RECORD EXTRACTS: Begin

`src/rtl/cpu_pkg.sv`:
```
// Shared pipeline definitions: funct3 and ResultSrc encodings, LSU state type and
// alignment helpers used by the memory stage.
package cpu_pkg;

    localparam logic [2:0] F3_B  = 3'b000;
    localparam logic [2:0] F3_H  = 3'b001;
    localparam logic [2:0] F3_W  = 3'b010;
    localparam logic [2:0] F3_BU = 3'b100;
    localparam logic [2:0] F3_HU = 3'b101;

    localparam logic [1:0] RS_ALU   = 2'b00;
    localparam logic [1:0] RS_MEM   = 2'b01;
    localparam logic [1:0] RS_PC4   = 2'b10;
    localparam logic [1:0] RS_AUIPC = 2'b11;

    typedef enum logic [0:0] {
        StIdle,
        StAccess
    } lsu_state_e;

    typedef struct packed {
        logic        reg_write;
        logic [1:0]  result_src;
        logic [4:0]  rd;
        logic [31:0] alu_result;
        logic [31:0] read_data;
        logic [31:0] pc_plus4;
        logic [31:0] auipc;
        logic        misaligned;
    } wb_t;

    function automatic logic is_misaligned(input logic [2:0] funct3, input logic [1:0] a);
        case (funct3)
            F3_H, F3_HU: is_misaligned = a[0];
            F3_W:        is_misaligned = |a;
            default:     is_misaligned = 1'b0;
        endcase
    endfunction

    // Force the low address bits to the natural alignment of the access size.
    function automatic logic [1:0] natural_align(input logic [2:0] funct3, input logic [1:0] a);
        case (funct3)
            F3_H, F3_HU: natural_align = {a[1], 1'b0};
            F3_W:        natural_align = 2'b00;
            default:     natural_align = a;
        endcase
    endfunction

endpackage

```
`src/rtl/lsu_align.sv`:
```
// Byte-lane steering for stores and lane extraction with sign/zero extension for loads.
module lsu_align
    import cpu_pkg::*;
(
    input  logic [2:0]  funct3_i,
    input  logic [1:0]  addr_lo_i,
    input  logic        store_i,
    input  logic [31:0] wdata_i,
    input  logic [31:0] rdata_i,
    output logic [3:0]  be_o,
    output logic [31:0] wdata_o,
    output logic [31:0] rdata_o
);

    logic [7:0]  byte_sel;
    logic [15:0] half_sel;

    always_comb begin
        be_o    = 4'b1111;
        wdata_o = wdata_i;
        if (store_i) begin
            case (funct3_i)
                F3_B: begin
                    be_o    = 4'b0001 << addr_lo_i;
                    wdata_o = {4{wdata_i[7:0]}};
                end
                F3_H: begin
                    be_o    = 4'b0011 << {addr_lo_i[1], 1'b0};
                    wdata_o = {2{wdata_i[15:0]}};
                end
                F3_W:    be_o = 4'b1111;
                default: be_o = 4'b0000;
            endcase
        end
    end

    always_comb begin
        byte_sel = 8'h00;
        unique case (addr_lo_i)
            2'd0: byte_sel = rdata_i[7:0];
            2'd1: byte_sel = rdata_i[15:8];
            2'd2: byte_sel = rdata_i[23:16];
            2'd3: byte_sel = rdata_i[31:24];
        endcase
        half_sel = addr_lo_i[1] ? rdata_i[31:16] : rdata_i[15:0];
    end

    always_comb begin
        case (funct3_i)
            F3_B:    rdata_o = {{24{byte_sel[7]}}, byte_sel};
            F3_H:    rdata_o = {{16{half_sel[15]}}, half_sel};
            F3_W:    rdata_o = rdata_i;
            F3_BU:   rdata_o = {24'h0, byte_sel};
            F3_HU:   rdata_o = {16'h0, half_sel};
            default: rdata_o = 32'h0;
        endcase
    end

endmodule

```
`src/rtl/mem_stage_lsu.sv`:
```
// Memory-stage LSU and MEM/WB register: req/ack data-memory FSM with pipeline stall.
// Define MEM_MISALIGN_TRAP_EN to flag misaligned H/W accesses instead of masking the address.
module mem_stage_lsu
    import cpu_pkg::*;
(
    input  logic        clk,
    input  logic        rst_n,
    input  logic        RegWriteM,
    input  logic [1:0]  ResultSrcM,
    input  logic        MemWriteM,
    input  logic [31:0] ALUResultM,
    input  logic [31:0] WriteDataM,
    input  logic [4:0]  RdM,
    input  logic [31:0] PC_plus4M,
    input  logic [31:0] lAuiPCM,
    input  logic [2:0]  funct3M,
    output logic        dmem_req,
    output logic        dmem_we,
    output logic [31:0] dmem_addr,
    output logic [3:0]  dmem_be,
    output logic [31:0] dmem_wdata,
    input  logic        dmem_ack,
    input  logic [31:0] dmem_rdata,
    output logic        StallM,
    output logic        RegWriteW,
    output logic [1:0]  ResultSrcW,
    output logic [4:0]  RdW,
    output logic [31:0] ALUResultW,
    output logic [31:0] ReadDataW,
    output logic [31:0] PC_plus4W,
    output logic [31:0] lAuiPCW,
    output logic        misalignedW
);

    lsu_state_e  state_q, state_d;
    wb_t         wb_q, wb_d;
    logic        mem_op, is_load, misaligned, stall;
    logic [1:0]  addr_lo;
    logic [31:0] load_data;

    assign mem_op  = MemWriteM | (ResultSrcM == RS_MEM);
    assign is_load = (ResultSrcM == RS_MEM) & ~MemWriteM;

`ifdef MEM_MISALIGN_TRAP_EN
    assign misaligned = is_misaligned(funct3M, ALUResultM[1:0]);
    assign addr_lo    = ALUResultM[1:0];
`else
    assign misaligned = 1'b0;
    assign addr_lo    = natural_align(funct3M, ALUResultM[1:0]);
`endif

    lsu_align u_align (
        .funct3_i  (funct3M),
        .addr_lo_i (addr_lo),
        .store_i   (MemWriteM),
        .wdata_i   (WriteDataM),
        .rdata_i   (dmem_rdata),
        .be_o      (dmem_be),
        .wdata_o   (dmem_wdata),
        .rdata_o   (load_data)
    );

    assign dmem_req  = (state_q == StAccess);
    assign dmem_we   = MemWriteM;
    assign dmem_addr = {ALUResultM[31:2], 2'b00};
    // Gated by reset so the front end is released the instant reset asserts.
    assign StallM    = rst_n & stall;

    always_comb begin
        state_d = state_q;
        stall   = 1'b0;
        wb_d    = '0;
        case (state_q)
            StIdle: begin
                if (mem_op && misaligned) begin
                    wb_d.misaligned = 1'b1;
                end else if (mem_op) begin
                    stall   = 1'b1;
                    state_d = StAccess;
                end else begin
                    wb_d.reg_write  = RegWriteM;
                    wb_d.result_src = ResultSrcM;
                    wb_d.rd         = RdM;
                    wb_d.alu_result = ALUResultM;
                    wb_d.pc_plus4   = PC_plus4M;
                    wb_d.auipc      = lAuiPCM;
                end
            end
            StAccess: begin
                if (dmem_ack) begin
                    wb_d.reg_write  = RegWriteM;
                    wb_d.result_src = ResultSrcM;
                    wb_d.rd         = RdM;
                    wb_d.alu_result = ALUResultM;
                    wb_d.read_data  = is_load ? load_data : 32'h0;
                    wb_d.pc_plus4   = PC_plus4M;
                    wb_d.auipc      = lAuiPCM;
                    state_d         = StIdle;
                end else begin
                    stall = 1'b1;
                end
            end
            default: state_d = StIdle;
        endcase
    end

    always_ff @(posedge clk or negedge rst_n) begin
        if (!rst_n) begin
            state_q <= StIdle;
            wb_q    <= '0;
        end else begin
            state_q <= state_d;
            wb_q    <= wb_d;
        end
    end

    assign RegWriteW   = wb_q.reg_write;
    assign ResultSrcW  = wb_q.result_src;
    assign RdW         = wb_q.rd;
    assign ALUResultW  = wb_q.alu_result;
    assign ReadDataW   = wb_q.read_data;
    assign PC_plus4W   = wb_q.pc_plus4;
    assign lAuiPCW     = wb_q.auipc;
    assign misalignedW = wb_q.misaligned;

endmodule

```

RECORD EXTRACTS: End

A word-for-word repeat of the full data is needed.

`src/rtl/cpu_pkg.sv`:
```
// Shared pipeline definitions: funct3 and ResultSrc encodings, LSU state type and
// alignment helpers used by the memory stage.
package cpu_pkg;

    localparam logic [2:0] F3_B  = 3'b000;
    localparam logic [2:0] F3_H  = 3'b001;
    localparam logic [2:0] F3_W  = 3'b010;
    localparam logic [2:0] F3_BU = 3'b100;
    localparam logic [2:0] F3_HU = 3'b101;

    localparam logic [1:0] RS_ALU   = 2'b00;
    localparam logic [1:0] RS_MEM   = 2'b01;
    localparam logic [1:0] RS_PC4   = 2'b10;
    localparam logic [1:0] RS_AUIPC = 2'b11;

    typedef enum logic [0:0] {
        StIdle,
        StAccess
    } lsu_state_e;

    typedef struct packed {
        logic        reg_write;
        logic [1:0]  result_src;
        logic [4:0]  rd;
        logic [31:0] alu_result;
        logic [31:0] read_data;
        logic [31:0] pc_plus4;
        logic [31:0] auipc;
        logic        misaligned;
    } wb_t;

    function automatic logic is_misaligned(input logic [2:0] funct3, input logic [1:0] a);
        case (funct3)
            F3_H, F3_HU: is_misaligned = a[0];
            F3_W:        is_misaligned = |a;
            default:     is_misaligned = 1'b0;
        endcase
    endfunction

    // Force the low address bits to the natural alignment of the access size.
    function automatic logic [1:0] natural_align(input logic [2:0] funct3, input logic [1:0] a);
        case (funct3)
            F3_H, F3_HU: natural_align = {a[1], 1'b0};
            F3_W:        natural_align = 2'b00;
            default:     natural_align = a;
        endcase
    endfunction

endpackage

```
`src/rtl/lsu_align.sv`:
```
// Byte-lane steering for stores and lane extraction with sign/zero extension for loads.
module lsu_align
    import cpu_pkg::*;
(
    input  logic [2:0]  funct3_i,
    input  logic [1:0]  addr_lo_i,
    input  logic        store_i,
    input  logic [31:0] wdata_i,
    input  logic [31:0] rdata_i,
    output logic [3:0]  be_o,
    output logic [31:0] wdata_o,
    output logic [31:0] rdata_o
);

    logic [7:0]  byte_sel;
    logic [15:0] half_sel;

    always_comb begin
        be_o    = 4'b1111;
        wdata_o = wdata_i;
        if (store_i) begin
            case (funct3_i)
                F3_B: begin
                    be_o    = 4'b0001 << addr_lo_i;
                    wdata_o = {4{wdata_i[7:0]}};
                end
                F3_H: begin
                    be_o    = 4'b0011 << {addr_lo_i[1], 1'b0};
                    wdata_o = {2{wdata_i[15:0]}};
                end
                F3_W:    be_o = 4'b1111;
                default: be_o = 4'b0000;
            endcase
        end
    end

    always_comb begin
        byte_sel = 8'h00;
        unique case (addr_lo_i)
            2'd0: byte_sel = rdata_i[7:0];
            2'd1: byte_sel = rdata_i[15:8];
            2'd2: byte_sel = rdata_i[23:16];
            2'd3: byte_sel = rdata_i[31:24];
        endcase
        half_sel = addr_lo_i[1] ? rdata_i[31:16] : rdata_i[15:0];
    end

    always_comb begin
        case (funct3_i)
            F3_B:    rdata_o = {{24{byte_sel[7]}}, byte_sel};
            F3_H:    rdata_o = {{16{half_sel[15]}}, half_sel};
            F3_W:    rdata_o = rdata_i;
            F3_BU:   rdata_o = {24'h0, byte_sel};
            F3_HU:   rdata_o = {16'h0, half_sel};
            default: rdata_o = 32'h0;
        endcase
    end

endmodule

```
`src/rtl/mem_stage_lsu.sv`:
```
// Memory-stage LSU and MEM/WB register: req/ack data-memory FSM with pipeline stall.
// Define MEM_MISALIGN_TRAP_EN to flag misaligned H/W accesses instead of masking the address.
module mem_stage_lsu
    import cpu_pkg::*;
(
    input  logic        clk,
    input  logic        rst_n,
    input  logic        RegWriteM,
    input  logic [1:0]  ResultSrcM,
    input  logic        MemWriteM,
    input  logic [31:0] ALUResultM,
    input  logic [31:0] WriteDataM,
    input  logic [4:0]  RdM,
    input  logic [31:0] PC_plus4M,
    input  logic [31:0] lAuiPCM,
    input  logic [2:0]  funct3M,
    output logic        dmem_req,
    output logic        dmem_we,
    output logic [31:0] dmem_addr,
    output logic [3:0]  dmem_be,
    output logic [31:0] dmem_wdata,
    input  logic        dmem_ack,
    input  logic [31:0] dmem_rdata,
    output logic        StallM,
    output logic        RegWriteW,
    output logic [1:0]  ResultSrcW,
    output logic [4:0]  RdW,
    output logic [31:0] ALUResultW,
    output logic [31:0] ReadDataW,
    output logic [31:0] PC_plus4W,
    output logic [31:0] lAuiPCW,
    output logic        misalignedW
);

    lsu_state_e  state_q, state_d;
    wb_t         wb_q, wb_d;
    logic        mem_op, is_load, misaligned, stall;
    logic [1:0]  addr_lo;
    logic [31:0] load_data;

    assign mem_op  = MemWriteM | (ResultSrcM == RS_MEM);
    assign is_load = (ResultSrcM == RS_MEM) & ~MemWriteM;

`ifdef MEM_MISALIGN_TRAP_EN
    assign misaligned = is_misaligned(funct3M, ALUResultM[1:0]);
    assign addr_lo    = ALUResultM[1:0];
`else
    assign misaligned = 1'b0;
    assign addr_lo    = natural_align(funct3M, ALUResultM[1:0]);
`endif

    lsu_align u_align (
        .funct3_i  (funct3M),
        .addr_lo_i (addr_lo),
        .store_i   (MemWriteM),
        .wdata_i   (WriteDataM),
        .rdata_i   (dmem_rdata),
        .be_o      (dmem_be),
        .wdata_o   (dmem_wdata),
        .rdata_o   (load_data)
    );

    assign dmem_req  = (state_q == StAccess);
    assign dmem_we   = MemWriteM;
    assign dmem_addr = {ALUResultM[31:2], 2'b00};
    // Gated by reset so the front end is released the instant reset asserts.
    assign StallM    = rst_n & stall;

    always_comb begin
        state_d = state_q;
        stall   = 1'b0;
        wb_d    = '0;
        case (state_q)
            StIdle: begin
                if (mem_op && misaligned) begin
                    wb_d.misaligned = 1'b1;
                end else if (mem_op) begin
                    stall   = 1'b1;
                    state_d = StAccess;
                end else begin
                    wb_d.reg_write  = RegWriteM;
                    wb_d.result_src = ResultSrcM;
                    wb_d.rd         = RdM;
                    wb_d.alu_result = ALUResultM;
                    wb_d.pc_plus4   = PC_plus4M;
                    wb_d.auipc      = lAuiPCM;
                end
            end
            StAccess: begin
                if (dmem_ack) begin
                    wb_d.reg_write  = RegWriteM;
                    wb_d.result_src = ResultSrcM;
                    wb_d.rd         = RdM;
                    wb_d.alu_result = ALUResultM;
                    wb_d.read_data  = is_load ? load_data : 32'h0;
                    wb_d.pc_plus4   = PC_plus4M;
                    wb_d.auipc      = lAuiPCM;
                    state_d         = StIdle;
                end else begin
                    stall = 1'b1;
                end
            end
            default: state_d = StIdle;
        endcase
    end

    always_ff @(posedge clk or negedge rst_n) begin
        if (!rst_n) begin
            state_q <= StIdle;
            wb_q    <= '0;
        end else begin
            state_q <= state_d;
            wb_q    <= wb_d;
        end
    end

    assign RegWriteW   = wb_q.reg_write;
    assign ResultSrcW  = wb_q.result_src;
    assign RdW         = wb_q.rd;
    assign ALUResultW  = wb_q.alu_result;
    assign ReadDataW   = wb_q.read_data;
    assign PC_plus4W   = wb_q.pc_plus4;
    assign lAuiPCW     = wb_q.auipc;
    assign misalignedW = wb_q.misaligned;

endmodule

```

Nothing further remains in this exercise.